I’m currently encountering some problems analyzing a tweet dataset with support vector machines. The problem is that I have an unbalanced binary class training set (5:2); which is expected to be proportional to the real class distribution. When predicting I get a low precision (0.47) for the minority class in the validation set; recall is 0.88. I tried to use several oversampling and under-sampling methods (performed on the training set) which did not improve the precision since the validation set is unbalanced as well to reflect the real class distribution. I also implemented different costs in the support vector machine, which helped. Now it seems that I cannot improve my performance anymore.
Does anyone of you have some advice what I could do to improve my precision without hurting my recall? Furthermore, does anyone have a clue why I’m getting way more false positives than false negatives (positive is the minority class)?
Best Answer
Because positive is the minority class. There are a lot of negative examples that could become false positives. Conversely, there are fewer positive examples that could become false negatives.

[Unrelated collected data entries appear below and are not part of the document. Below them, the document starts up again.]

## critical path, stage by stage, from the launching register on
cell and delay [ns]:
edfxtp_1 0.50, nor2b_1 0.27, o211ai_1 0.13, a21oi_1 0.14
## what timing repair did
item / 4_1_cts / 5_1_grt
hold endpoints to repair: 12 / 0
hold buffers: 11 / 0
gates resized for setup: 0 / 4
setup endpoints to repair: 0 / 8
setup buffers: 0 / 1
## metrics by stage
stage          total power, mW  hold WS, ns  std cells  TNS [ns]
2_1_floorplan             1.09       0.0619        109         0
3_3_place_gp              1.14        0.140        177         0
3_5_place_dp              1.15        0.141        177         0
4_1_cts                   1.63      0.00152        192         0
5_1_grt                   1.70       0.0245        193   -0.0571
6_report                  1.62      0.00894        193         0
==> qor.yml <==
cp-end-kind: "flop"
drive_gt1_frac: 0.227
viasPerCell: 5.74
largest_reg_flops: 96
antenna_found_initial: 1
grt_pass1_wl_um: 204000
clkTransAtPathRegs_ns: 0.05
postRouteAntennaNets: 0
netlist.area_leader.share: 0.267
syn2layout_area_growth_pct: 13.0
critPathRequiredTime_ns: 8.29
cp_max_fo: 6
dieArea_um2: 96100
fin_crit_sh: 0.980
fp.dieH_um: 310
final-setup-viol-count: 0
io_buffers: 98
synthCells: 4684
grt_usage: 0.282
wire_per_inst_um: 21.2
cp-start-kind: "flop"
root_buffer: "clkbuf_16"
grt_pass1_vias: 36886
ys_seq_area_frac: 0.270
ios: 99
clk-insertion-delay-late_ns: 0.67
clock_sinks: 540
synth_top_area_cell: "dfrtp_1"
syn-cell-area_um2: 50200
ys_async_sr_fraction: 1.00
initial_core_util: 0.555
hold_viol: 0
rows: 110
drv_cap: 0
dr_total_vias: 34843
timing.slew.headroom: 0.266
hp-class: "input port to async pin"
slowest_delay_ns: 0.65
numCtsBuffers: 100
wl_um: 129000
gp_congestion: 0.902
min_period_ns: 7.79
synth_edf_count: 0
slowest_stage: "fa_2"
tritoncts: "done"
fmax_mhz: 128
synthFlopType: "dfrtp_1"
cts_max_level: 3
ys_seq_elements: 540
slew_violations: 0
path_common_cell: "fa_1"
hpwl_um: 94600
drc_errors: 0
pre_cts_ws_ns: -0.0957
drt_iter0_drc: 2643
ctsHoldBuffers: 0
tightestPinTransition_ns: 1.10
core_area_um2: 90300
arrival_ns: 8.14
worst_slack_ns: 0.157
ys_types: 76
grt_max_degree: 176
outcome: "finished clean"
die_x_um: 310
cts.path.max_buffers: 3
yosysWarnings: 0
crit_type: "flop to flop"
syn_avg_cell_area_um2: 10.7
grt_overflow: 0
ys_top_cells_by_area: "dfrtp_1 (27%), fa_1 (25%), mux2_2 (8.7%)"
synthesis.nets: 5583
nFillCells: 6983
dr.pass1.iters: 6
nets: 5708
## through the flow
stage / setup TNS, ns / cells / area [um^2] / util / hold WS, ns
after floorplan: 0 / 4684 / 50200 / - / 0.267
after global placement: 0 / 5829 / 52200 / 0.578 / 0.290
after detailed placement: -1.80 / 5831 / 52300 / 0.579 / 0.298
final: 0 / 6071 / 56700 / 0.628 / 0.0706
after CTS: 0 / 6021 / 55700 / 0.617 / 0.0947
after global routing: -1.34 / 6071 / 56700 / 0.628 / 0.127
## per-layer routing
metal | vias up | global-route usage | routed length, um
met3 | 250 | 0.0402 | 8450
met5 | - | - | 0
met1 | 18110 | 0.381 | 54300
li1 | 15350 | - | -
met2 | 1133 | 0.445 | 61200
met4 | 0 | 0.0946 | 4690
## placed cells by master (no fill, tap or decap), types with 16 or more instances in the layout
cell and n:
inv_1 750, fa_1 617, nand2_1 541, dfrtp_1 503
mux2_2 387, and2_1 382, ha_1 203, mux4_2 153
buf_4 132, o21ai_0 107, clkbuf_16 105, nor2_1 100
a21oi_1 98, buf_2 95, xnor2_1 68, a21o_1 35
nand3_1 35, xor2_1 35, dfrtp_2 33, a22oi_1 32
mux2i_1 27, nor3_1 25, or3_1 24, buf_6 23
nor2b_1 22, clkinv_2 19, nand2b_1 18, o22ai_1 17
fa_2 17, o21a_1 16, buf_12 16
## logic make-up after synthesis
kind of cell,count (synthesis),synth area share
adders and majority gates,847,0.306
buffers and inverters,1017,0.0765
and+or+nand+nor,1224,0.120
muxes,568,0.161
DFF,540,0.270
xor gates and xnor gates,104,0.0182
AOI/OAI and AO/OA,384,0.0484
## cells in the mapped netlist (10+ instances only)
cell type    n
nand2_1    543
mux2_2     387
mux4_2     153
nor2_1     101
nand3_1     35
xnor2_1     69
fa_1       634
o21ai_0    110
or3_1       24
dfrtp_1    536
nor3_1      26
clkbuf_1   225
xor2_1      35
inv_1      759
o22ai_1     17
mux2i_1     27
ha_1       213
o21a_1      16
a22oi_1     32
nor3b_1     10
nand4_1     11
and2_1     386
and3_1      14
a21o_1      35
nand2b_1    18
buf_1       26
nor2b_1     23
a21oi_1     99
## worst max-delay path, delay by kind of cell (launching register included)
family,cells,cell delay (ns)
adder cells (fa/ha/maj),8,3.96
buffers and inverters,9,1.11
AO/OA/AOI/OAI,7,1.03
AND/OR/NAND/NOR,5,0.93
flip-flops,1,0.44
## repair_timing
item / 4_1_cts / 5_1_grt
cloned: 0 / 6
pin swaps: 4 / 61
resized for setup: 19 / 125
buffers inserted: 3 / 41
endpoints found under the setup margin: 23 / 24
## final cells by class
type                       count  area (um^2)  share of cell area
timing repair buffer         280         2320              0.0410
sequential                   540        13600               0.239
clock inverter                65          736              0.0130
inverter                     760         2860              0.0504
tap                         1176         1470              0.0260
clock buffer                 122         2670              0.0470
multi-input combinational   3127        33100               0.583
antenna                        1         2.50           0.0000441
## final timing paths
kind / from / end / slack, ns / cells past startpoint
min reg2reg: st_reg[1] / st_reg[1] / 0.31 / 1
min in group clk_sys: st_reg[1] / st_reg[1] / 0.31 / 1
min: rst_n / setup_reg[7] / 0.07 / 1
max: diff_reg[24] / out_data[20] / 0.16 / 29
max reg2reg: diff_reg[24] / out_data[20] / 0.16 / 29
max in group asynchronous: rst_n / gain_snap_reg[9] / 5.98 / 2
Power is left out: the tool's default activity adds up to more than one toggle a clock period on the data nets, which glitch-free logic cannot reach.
[src/core/fac_pkg.sv]
// Package for the flash command host: command codes, pin timing and sector map
package fac_pkg;
  localparam int unsigned CLK_MHZ = 125;
  // Strobe timing in ns, converted to cycles rounding up
  localparam int unsigned T_WE_LOW_NS = 40;
  localparam int unsigned T_WE_HIGH_NS = 40;
  localparam int unsigned T_RD_ACC_NS = 96;
  localparam int unsigned T_WE_LOW_CYC = (T_WE_LOW_NS * CLK_MHZ + 999) / 1000;
  localparam int unsigned T_WE_HIGH_CYC = (T_WE_HIGH_NS * CLK_MHZ + 999) / 1000;
  localparam int unsigned T_RD_ACC_CYC = (T_RD_ACC_NS * CLK_MHZ + 999) / 1000;
  localparam int unsigned CNT_W = 4;
  localparam logic [CNT_W-1:0] WE_LOW_CNT = CNT_W'(T_WE_LOW_CYC);
  localparam logic [CNT_W-1:0] WE_HIGH_CNT = CNT_W'(T_WE_HIGH_CYC);
  localparam logic [CNT_W-1:0] RD_ACC_CNT = CNT_W'(T_RD_ACC_CYC);
  localparam logic [CNT_W-1:0] CNT_ONE = 4'h1;
  localparam logic [CNT_W-1:0] CNT_ZERO = 4'h0;
  // Address and data widths: A17..A0 plus byte address bit A-1
  localparam int unsigned ADDR_W = 18;
  localparam int unsigned DATA_W = 16;
  // Unlock addresses on A10..A0 (word) or A10..A-1 (byte)
  localparam logic [10:0] UNL1_WORD = 11'h555;
  localparam logic [10:0] UNL2_WORD = 11'h2AA;
  localparam logic [11:0] UNL1_BYTE = 12'hAAA;
  localparam logic [11:0] UNL2_BYTE = 12'h555;
  // Command data codes
  localparam logic [7:0] CMD_UNL1 = 8'hAA;
  localparam logic [7:0] CMD_UNL2 = 8'h55;
  localparam logic [7:0] CMD_PROG = 8'hA0;
  localparam logic [7:0] CMD_ERASE = 8'h80;
  localparam logic [7:0] CMD_CHIP = 8'h10;
  localparam logic [7:0] CMD_SECT = 8'h30;
  localparam logic [7:0] CMD_IDSEL = 8'h90;
  localparam logic [7:0] CMD_RESET = 8'hF0;
  localparam logic [7:0] CMD_SUSP = 8'hB0;
  localparam logic [7:0] CMD_RESUME = 8'h30;
  // Identifier-select read addresses (A6=0, A1/A0)
  localparam logic [1:0] ID_MANUF = 2'h0;
  localparam logic [1:0] ID_DEVICE = 2'h1;
  localparam logic [1:0] ID_PROTECT = 2'h2;
  localparam logic [7:0] PROT_YES = 8'h01;
  // Status bits in read data
  localparam int unsigned POLL_BIT = 7;
  localparam int unsigned TOGGLE_BIT = 6;
  // Operations requested by the user side
  typedef enum logic [2:0] {
    FAC_OP_READ = 3'b000,
    FAC_OP_PROG = 3'b001,
    FAC_OP_CHIP = 3'b010,
    FAC_OP_SECT = 3'b011,
    FAC_OP_ID = 3'b100,
    FAC_OP_SUSP = 3'b101,
    FAC_OP_RESUME = 3'b110,
    FAC_OP_RESET = 3'b111
  } fac_op_t;
  typedef enum logic [2:0] {
    FAC_IDLE = 3'b000,
    FAC_WLOW = 3'b001,
    FAC_WHIGH = 3'b010,
    FAC_RACC = 3'b011,
    FAC_POLL = 3'b100,
    FAC_DONE = 3'b101
  } fac_state_t;
  // Sector-select base (bits 17..12) of a bottom-boot sector index 0..10
  function automatic logic [5:0] fac_sector_base(input logic [3:0] idx);
    logic [5:0] base;
    base = 6'h00;
    case (idx)
      4'h0: base = 6'h00;
      4'h1: base = 6'h02;
      4'h2: base = 6'h03;
      4'h3: base = 6'h04;
      default: base = {idx[2:0] - 3'h3, 3'h0};
    endcase
    return base;
  endfunction
endpackage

Recall that Recall = Sensitivity $=\dfrac{TP}{(TP+FN)}$
Sensitivity (True Positive Rate) is related to False Positive Rate (1-specificity) as visualized by an ROC curve. At one extreme, you call every example positive and have a 100% sensitivity with 100% FPR. At another, you call no example positive and have a 0% sensitivity with a 0% FPR. When the positive class is the minority, even a relatively small FPR (which you may have because you have a high recall=sensitivity=TPR) will end up causing a high number of FPs (because there are so many negative examples).
Since
Precision $=\dfrac{TP}{(TP+FP)}$
Even at a relatively low FPR, the FP will overwhelm the TP if the number of negative examples is much larger.
Alternatively,
Positive classifier: $C^+$
Positive example: $O^+$
Precision = $P(O^+|C^+)=\dfrac{P(C^+|O^+)P(O^+)}{P(C^+)}$
P(O+) is low when the positive class is small.
As mentioned by @rinspy, GBC works well in my experience. It will however be slower than SVC with a linear kernel, but you can make very shallow trees to speed it up. Also, more features or more observations might help (for example, there might be some currently un-analyzed feature that is always set to some value in all of your current FP).
It might also be worth plotting ROC curves and calibration curves. It might be the case that even though the classifier has low precision, it could lead to a very useful probability estimate. For example, just knowing that a hard drive might have a 500 fold increased probability of failing, even though the absolute probability is fairly small, might be important information.
Also, a low precision essentially means that the classifier returns a lot of false positives. This however might not be so bad if a false positive is cheap.